Problem description:
Scan the entries and copy each line where the word "down" is present.

Records excerpted from a collection:
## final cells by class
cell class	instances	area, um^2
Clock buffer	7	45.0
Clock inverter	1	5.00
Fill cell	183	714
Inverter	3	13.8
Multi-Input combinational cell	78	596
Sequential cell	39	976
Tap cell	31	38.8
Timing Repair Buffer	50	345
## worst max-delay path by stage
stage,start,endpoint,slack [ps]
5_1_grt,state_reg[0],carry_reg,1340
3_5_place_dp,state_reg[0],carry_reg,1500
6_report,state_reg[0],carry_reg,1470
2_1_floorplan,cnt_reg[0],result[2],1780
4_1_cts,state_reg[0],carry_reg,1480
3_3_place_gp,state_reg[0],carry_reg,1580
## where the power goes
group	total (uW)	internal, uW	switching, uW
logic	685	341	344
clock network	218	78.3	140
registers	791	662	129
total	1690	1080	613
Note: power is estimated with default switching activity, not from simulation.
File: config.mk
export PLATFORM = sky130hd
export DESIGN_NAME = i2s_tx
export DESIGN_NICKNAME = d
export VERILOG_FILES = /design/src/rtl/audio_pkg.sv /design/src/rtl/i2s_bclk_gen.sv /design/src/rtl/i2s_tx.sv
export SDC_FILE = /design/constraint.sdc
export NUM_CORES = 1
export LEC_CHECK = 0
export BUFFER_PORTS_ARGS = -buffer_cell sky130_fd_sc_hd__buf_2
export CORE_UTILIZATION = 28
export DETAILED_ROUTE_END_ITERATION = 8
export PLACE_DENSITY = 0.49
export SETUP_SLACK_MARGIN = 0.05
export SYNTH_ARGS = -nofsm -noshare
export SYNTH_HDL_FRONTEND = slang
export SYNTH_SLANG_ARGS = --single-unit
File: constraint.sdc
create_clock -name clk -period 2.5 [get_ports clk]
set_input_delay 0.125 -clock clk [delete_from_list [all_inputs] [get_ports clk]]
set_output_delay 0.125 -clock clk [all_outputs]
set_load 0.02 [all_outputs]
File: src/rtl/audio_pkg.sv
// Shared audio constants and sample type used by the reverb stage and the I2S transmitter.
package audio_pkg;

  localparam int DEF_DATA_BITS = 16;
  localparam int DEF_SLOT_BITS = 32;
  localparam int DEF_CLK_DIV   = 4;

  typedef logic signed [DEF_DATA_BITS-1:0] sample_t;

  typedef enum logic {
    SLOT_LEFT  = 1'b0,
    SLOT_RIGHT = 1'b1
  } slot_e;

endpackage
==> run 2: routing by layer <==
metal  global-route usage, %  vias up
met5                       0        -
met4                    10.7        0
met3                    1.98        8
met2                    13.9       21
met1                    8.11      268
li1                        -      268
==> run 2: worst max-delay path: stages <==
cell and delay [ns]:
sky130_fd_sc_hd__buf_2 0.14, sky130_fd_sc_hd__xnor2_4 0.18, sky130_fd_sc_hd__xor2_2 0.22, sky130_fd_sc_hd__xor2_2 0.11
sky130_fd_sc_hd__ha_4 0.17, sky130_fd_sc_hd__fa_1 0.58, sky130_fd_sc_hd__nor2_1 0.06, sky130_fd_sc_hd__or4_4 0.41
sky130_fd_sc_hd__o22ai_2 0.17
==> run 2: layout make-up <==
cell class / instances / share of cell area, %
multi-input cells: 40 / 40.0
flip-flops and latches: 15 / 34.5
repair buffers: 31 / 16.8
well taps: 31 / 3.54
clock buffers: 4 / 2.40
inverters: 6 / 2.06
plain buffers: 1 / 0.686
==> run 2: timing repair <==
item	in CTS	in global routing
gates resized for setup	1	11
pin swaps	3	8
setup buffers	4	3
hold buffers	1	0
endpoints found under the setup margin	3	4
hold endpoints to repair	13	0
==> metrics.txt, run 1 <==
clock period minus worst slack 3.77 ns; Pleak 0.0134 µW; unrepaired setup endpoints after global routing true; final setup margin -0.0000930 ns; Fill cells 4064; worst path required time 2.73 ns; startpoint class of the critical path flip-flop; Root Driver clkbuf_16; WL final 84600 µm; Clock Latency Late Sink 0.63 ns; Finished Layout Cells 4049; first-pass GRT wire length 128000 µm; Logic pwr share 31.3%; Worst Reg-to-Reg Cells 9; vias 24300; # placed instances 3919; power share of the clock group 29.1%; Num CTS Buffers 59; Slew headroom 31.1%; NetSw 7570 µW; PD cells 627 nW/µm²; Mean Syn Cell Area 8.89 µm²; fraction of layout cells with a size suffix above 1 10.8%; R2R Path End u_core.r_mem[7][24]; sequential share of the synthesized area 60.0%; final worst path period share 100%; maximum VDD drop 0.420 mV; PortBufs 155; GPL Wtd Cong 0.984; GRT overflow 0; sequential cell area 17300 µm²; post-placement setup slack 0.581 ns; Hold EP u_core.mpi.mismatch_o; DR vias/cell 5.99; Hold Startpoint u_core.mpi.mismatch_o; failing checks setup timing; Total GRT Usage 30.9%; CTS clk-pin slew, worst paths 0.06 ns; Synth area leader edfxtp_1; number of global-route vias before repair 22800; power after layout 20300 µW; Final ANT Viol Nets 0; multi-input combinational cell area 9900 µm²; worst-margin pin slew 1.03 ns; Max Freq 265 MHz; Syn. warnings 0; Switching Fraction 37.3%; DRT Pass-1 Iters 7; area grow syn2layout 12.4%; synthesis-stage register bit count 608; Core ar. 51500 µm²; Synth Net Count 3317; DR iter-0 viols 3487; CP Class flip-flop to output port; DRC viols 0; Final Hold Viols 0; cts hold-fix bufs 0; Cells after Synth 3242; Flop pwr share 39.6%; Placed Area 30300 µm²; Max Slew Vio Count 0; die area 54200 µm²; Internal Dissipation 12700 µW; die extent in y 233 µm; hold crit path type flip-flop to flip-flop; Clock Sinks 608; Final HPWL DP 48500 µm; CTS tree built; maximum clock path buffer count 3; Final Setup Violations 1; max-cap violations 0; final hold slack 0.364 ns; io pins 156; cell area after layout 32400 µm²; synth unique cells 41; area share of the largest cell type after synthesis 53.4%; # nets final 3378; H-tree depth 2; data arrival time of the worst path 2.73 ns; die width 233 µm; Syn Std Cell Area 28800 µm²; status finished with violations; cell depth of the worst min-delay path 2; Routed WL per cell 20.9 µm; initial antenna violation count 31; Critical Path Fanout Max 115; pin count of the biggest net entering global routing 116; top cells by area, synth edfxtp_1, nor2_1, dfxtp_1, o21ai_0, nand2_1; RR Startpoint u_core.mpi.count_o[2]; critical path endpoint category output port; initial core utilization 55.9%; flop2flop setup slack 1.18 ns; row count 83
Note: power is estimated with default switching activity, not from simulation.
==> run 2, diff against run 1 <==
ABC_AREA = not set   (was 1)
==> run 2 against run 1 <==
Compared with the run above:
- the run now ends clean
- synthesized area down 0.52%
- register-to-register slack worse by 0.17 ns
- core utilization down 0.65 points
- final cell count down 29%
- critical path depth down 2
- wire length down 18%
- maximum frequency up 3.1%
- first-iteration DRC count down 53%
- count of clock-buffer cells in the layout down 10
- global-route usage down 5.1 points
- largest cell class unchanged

Response:
- synthesized area down 0.52%
- core utilization down 0.65 points
- final cell count down 29%
- critical path depth down 2
- wire length down 18%
- first-iteration DRC count down 53%
- count of clock-buffer cells in the layout down 10
- global-route usage down 5.1 points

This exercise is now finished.